• WORK REQUEST: Every line holding "standard" should be copied from the records below.

• RECORD EXCERPTS:
*-*-*

What follows belongs to an exercise in optimizing a design on an open flow for small area and a short achievable clock period; a production flow would make more cautious choices. Where RTL was checked, it was by simulation tests only, not by an equivalence proof against the original. Power and IR drop assume default switching activity.

// cordic_top
module cordic_top (
    input  logic clk,
    input  logic signed[15:0] angle,
    output logic signed[15:0] sin, cos
);
    CORDIC_pipelined dut_basic(
        .clk(clk),
        .angle(angle),
        .sin(sin),
        .cos(cos)
    );
endmodule
Size: ~1100 cells after synthesis.
make LEC_CHECK=0 ABC_AREA=1 CAP_MARGIN=20 CORE_MARGIN=2 CORE_UTILIZATION=45 CTS_BUF_LIST=sky130_fd_sc_hd__clkbuf_8 SETUP_SLACK_MARGIN=1.4 SLEW_MARGIN=20 finish   # period 3.3 ns
run.sh (not shown) runs the stock make flow with config.mk's settings and CLKGATE_MAP_FILE= SYNTH_SCRIPT=/design/flow/synth_recipe.tcl, a recipe that flattens the netlist after the stock synthesis.
The first run completed with no timing, DRC or antenna violations.
Change:
==> flow/flow/run.sh (new file) <==
#!/bin/bash
# The standard layout (standard.sh: the standard flow's synthesis and ORFS flow, unchanged), except:
# - the port buffers ORFS puts on every input and output are plain buffers
#   (sky130_fd_sc_hd__buf_1) instead of the delay buffer buffer_ports picks by default;
# - clock tree synthesis gets ORFS's usual arguments plus -dont_use_dummy_load, so it
#   adds no load-only inverters to the clock tree.
set -euo pipefail
export BUFFER_PORTS_ARGS="-buffer_cell sky130_fd_sc_hd__buf_1"
export CTS_ARGS="-sink_clustering_enable -repair_clock_nets -buf_list sky130_fd_sc_hd__clkbuf_8 -dont_use_dummy_load"
bash standard.sh > standard.log 2>&1
==> flow/standard.sh (new file) <==
#!/bin/bash
# synth_recipe.tcl (not shown) runs the flow's synth.tcl, then flattens the netlist and writes it again
# the make line also repeats each setting of config.mk as NAME=value (left out here)
make -C /OpenROAD-flow-scripts/flow DESIGN_CONFIG=/design/flow/config.mk WORK_HOME=/design/flow/orfs CLKGATE_MAP_FILE= SYNTH_SCRIPT=/design/flow/synth_recipe.tcl "${@:-finish}"
removed: flow/run.sh
First-iteration DRC count grows by 26%; power is lower by 4.3%; synthesized area does not change; core utilization shrinks by 2.4 points; sequential share of layout area grows by 1.8 points; via count climbs by about 1.6%; worst setup slack got worse by 15 ps; design area went down by 4.5%.
Function was not checked in any run of this note: the RTL went through the layout flow alone.
Context: an optimization exercise on an open-source flow, tuned for small area. The choices shown serve that exercise and are no tape-out recipe. Where RTL was checked, it was by simulation tests only, not by an equivalence proof against the original. Power and IR drop assume default switching activity.

// vibrometer_tracker
module vibrometer_tracker
(
    input  wire                             clk,
    input  wire                             aresetn,
    input  wire [4:0]                       log_count_extremum,
    input  wire [2:0]                       shift_extremum,
    input  wire [4:0]                       log_scale,
    input  wire                             filter_enable,
    input  wire [4:0]                       log_throttle,
    input  wire [31:0]                      raw_tdata,
    output wire [15:0]                      lower_threshold,
    output wire [15:0]                      upper_threshold,
    output wire [31:0]                      position_tdata,
    output wire                             filter_tvalid,
    output wire [31:0]                      filter_tdata
);
Size: ~3200 cells after synthesis, ~390 flip-flops, roughly 150 I/O pins.
==> module axis_extremum_finder, before the edit <==
module axis_extremum_finder
(
    input  wire                             aclk,
    input  wire                             aresetn,
    input  wire [4:0]                       log_count,
    input  wire [2:0]                       shift,
    output logic [15:0]                     lower_threshold,
    output logic [15:0]                     upper_threshold,
    input  wire [15:0]                      signal_a
);
    logic                                   measure;
    logic  [15:0]                           tmp_min, tmp_max;
    logic  [30:0]                           count;
    wire   [31:0]                           inc;
    wire                                    last;
    wire   [15:0]                           sum, center, d_min, d_max, new_min, new_max;
    wire   [15:0]                           sh_min, sh_max;
    wire   [30:0]                           upper;
    assign upper = 31'h7FFFFFFF << log_count;
    assign last  = (|(count & upper)) | (&(count | upper));
    assign inc   = count + 32'd1;
    vt_add #(.W(16)) u_sum  (.a(tmp_max), .b(tmp_min),  .cin(1'b0), .s(sum));
    assign center = {sum[15], sum[15:1]};
    vt_add #(.W(16)) u_dmin (.a(tmp_min), .b(~center), .cin(1'b1), .s(d_min));
    vt_add #(.W(16)) u_dmax (.a(tmp_max), .b(~center), .cin(1'b1), .s(d_max));
    assign sh_min = $signed(d_min) >>> shift;
    assign sh_max = $signed(d_max) >>> shift;
    vt_add #(.W(16)) u_nmin (.a(sh_min),  .b(center),  .cin(1'b0), .s(new_min));
    vt_add #(.W(16)) u_nmax (.a(sh_max),  .b(center),  .cin(1'b0), .s(new_max));
    always_ff @(posedge aclk) begin
        if (~aresetn) begin
            lower_threshold <= 16'h7FFF;
            upper_threshold <= 16'h8000;
            measure         <= 1'b0;
        end else begin
            if (measure && last) begin
                lower_threshold <= new_min;
                upper_threshold <= new_max;
            end
            measure         <= ~(measure & last);
        end
    end
    always_ff @(posedge aclk) begin
        if (~measure) begin
            tmp_min         <= 16'h7FFF;
            tmp_max         <= 16'h8000;
            count           <= 31'd0;
        end else begin
            if ($signed(signal_a) < $signed(tmp_min))
                tmp_min     <= signal_a;
            if ($signed(signal_a) > $signed(tmp_max))
                tmp_max     <= signal_a;
            count           <= inc[30:0];
        end
    end
endmodule
From an optimization exercise on the open Yosys and OpenROAD flow, aimed at small area, a short achievable clock period and few clock cycles per item; shortcuts taken in it are not production practice.
Power figures rest on the tool's default switching activity, not on a simulated workload.

run A:
==> flow/design.v <==
module SME(clk,reset,chardata,isstring,ispattern,valid,match,match_index);
input clk;
input reset;
input [7:0] chardata;
input isstring;
input ispattern;
output reg match;
output reg [4:0] match_index;
output reg valid;
reg [6:0] s [0:31];    
reg [5:0] len;         
reg       ps;          
reg       pp;          
reg       pc;          
reg [31:0] d;          
reg [2:0] blm1;        
wire [6:0] c = chardata[6:0];
wire is_dot    = (c == 7'h2E);
wire is_caret  = (c == 7'h5E);
wire is_dollar = (c == 7'h24);
integer k;
reg [31:0] eq, sp, lenis, mask, startok, endok, prev, dnext;
always @(*) begin
	for (k = 0; k < 32; k = k + 1) begin
		eq[k] = (s[k] == c);
		sp[k] = !(s[k][6] | (|s[k][4:0]));
		lenis[k] = (len[4:0] == k);
		mask[k] = (len > k);
	end
	startok[0] = 1'b1;
	for (k = 1; k < 32; k = k + 1) startok[k] = sp[k-1];
	for (k = 0; k < 31; k = k + 1) endok[k] = sp[k+1] | lenis[k+1];
	endok[31] = 1'b1;
	prev = (pp ? {d[30:0], pc} : 32'hFFFFFFFF) & mask;
	dnext = (prev & (eq | {32{is_dot}})) | ({32{is_dollar}} & d & endok) |
	        ({32{is_caret && !pp}} & sp);
end
reg [2:0] tb [0:7];
reg [7:0] bb;
reg [3:0] anyg, selg;
reg [7:0] grp, oh;
reg [2:0] lo;
reg       br;
reg [1:0] g;
reg [4:0] idx;
integer j;
always @(*) begin
	for (j = 0; j < 8; j = j + 1) begin
		tb[j] = j - blm1;
		bb[j] = (j < blm1);
	end
	for (k = 0; k < 4; k = k + 1)
		anyg[k] = |d[8*k +: 8];
	selg[0] = anyg[0];
	selg[1] = !anyg[0] && anyg[1];
	selg[2] = !anyg[0] && !anyg[1] && anyg[2];
	selg[3] = !anyg[0] && !anyg[1] && !anyg[2];
	g = {selg[2] | selg[3], selg[1] | selg[3]};
	grp = ({8{selg[0]}} & d[7:0]) | ({8{selg[1]}} & d[15:8]) |
	      ({8{selg[2]}} & d[23:16]) | ({8{selg[3]}} & d[31:24]);
	for (j = 0; j < 8; j = j + 1)
		oh[j] = grp[j] && !(|(grp & ((8'd1 << j) - 8'd1)));
	lo = 3'd0;
	br = 1'b0;
	for (j = 0; j < 8; j = j + 1) begin
		lo = lo | ({3{oh[j]}} & tb[j]);
		br = br | (oh[j] & bb[j]);
	end
	idx = {g - {1'b0, br}, lo};
end
always @(posedge clk) begin
	if (isstring)
		for (k = 0; k < 32; k = k + 1)
			if ((ps ? lenis[k] : (k == 0)))
				s[k] <= c;
	d <= dnext;
	if (!is_dollar)
		blm1 <= (!pp || pc) ? 3'd0 : blm1 + 3'd1;
	match <= pp && !ispattern && (|anyg);    
	match_index <= idx;
end
always @(posedge clk or posedge reset) begin
	if (reset) begin
		len <= 6'd0;
		ps <= 1'b0;
		pp <= 1'b0;
		pc <= 1'b0;
		valid <= 1'b0;
	end else begin
		ps <= isstring;
		pp <= ispattern;
		if (isstring)
			len <= (ps ? len : 6'd0) + 6'd1;
		pc <= ispattern && !pp && is_caret;
		valid <= pp && !ispattern;
	end
end
endmodule
Settings: LEC_CHECK=0, CAP_MARGIN=10, CORE_MARGIN=2, CORE_UTILIZATION=40, CTS_BUF_LIST=sky130_fd_sc_hd__clkbuf_8, SETUP_SLACK_MARGIN=3.0, SLEW_MARGIN=10; clock period 5.0 ns.
standard.sh (not shown) runs the stock make flow with config.mk's settings and CLKGATE_MAP_FILE= SYNTH_SCRIPT=/design/flow/synth_recipe.tcl, a recipe that flattens the netlist after the stock synthesis.
==> flow/flow/run.sh <==
#!/bin/bash
set -euo pipefail
cp config.mk my_config.mk
cat >> my_config.mk <<'EOC'
export CTS_ARGS = -sink_clustering_enable -repair_clock_nets -dont_use_dummy_load -sink_clustering_size 16 -sink_clustering_max_diameter 50 -buf_list {sky130_fd_sc_hd__clkbuf_8}
EOC
sed "s#DESIGN_CONFIG=[^ ]*#DESIGN_CONFIG=$PWD/my_config.mk#" standard.sh > my_standard.sh
bash my_standard.sh > standard.log 2>&1
Here is what was changed in the inputs of run B compared with run A.
-- flow/design.v --
<<< run A, line 39
reg [7:0] bb;
reg [3:0] anyg, selg;
reg [7:0] grp, oh;
reg [2:0] lo;
reg       br;
reg [1:0] g;
reg [4:0] idx;
integer j;
>>> run B, line 39
reg [7:0] bb;
reg [3:0] anyg, selg;
reg [7:0] oh;
reg [2:0] lo [0:3];
reg [3:0] br;
reg [4:0] idx;
integer j;
<<< run A, line 50
		bb[j] = (j < blm1);
	end
	for (k = 0; k < 4; k = k + 1)
		anyg[k] = |d[8*k +: 8];
	selg[0] = anyg[0];
	selg[1] = !anyg[0] && anyg[1];
	selg[2] = !anyg[0] && !anyg[1] && anyg[2];
	selg[3] = !anyg[0] && !anyg[1] && !anyg[2];
	g = {selg[2] | selg[3], selg[1] | selg[3]};
	grp = ({8{selg[0]}} & d[7:0]) | ({8{selg[1]}} & d[15:8]) |
	      ({8{selg[2]}} & d[23:16]) | ({8{selg[3]}} & d[31:24]);
	for (j = 0; j < 8; j = j + 1)
		oh[j] = grp[j] && !(|(grp & ((8'd1 << j) - 8'd1)));
	lo = 3'd0;
	br = 1'b0;
	for (j = 0; j < 8; j = j + 1) begin
		lo = lo | ({3{oh[j]}} & tb[j]);
		br = br | (oh[j] & bb[j]);
	end
	idx = {g - {1'b0, br}, lo};
end
always @(posedge clk) begin
>>> run B, line 49
		bb[j] = (j < blm1);
	end
	for (k = 0; k < 4; k = k + 1) begin
		anyg[k] = |d[8*k +: 8];
		for (j = 0; j < 8; j = j + 1)
			oh[j] = d[8*k + j] && !(|(d[8*k +: 8] & ((8'd1 << j) - 8'd1)));
		lo[k] = 3'd0;
		br[k] = 1'b0;
		for (j = 0; j < 8; j = j + 1) begin
			lo[k] = lo[k] | ({3{oh[j]}} & tb[j]);
			br[k] = br[k] | (oh[j] & bb[j]);
		end
	end
	selg[0] = anyg[0];
	selg[1] = !anyg[0] && anyg[1];
	selg[2] = !anyg[0] && !anyg[1] && anyg[2];
	selg[3] = !anyg[0] && !anyg[1] && !anyg[2];
	idx[2:0] = ({3{selg[0]}} & lo[0]) | ({3{selg[1]}} & lo[1]) |
	           ({3{selg[2]}} & lo[2]) | ({3{selg[3]}} & lo[3]);
	idx[4:3] = ({2{selg[0]}} & (br[0] ? 2'd3 : 2'd0)) |
	           ({2{selg[1]}} & (br[1] ? 2'd0 : 2'd1)) |
	           ({2{selg[2]}} & (br[2] ? 2'd1 : 2'd2)) |
	           ({2{selg[3]}} & (br[3] ? 2'd2 : 2'd3));
end
always @(posedge clk) begin
Findings:
The setup slack of run B is larger than that of run A. Between run A and run B, the flow reports overall power increasing slightly. Relative to run A, global-route usage decreased by 0.56 points in run B. Final routed wire length divided by cell count of run B falls short of that of run A by a few percent. Taking run A as 1.0, run B lands at 1.14 on multi-input combinational gate total. Relative to run A, proportion of final cell area spent on non-clock buffers decreased by 3.0 points in run B. Comparing final cycle utilization of the critical path for run A and run B, the bigger number came from run A. [compare] base=run A new=run B: die footprint rose 1600 sq um, clock power stayed essentially flat, final non-filler cell area barely changed.
No run of this note included a check of the RTL's function; only the layout flow was run.

separate check: timing with driven ports:
How much do the figures lean on ideal ports? The routed layouts below were timed once more, with nothing changed but the port constraints.
Step 1 (the two cells are an assumption about what drives the block):
set clk [get_ports {clk}]
set_driving_cell -lib_cell sky130_fd_sc_hd__clkbuf_16 $clk
set_driving_cell -lib_cell sky130_fd_sc_hd__buf_2 [delete_from_list [all_inputs] $clk]
Step 2 adds t to the input delays and takes it off the output delays; t is the mean of the earliest and latest rising clock arrival at the registers after step 1. Input paths then give back, and output paths get back, about the clock's delay inside the block.
Slacks: ideal ports / drivers / drivers and shift; pairs: ideal ports / drivers.
run	t, ns	setup slack, ns	pins driven straight from the clock port
run A	0.613	2.695 / 2.695 / 2.304	1
run B	0.604	2.911 / 2.866 / 2.340	1
After both steps every run listed still meets setup and hold. The setup slack of run B, which loses most, moves by -0.045 ns with the drivers and by -0.571 ns with both steps.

*-*-*

• REPLY TO THE TASK:
# The standard layout (standard.sh: the standard flow's synthesis and ORFS flow, unchanged), except:
bash standard.sh > standard.log 2>&1
==> flow/standard.sh (new file) <==
standard.sh (not shown) runs the stock make flow with config.mk's settings and CLKGATE_MAP_FILE= SYNTH_SCRIPT=/design/flow/synth_recipe.tcl, a recipe that flattens the netlist after the stock synthesis.
sed "s#DESIGN_CONFIG=[^ ]*#DESIGN_CONFIG=$PWD/my_config.mk#" standard.sh > my_standard.sh
bash my_standard.sh > standard.log 2>&1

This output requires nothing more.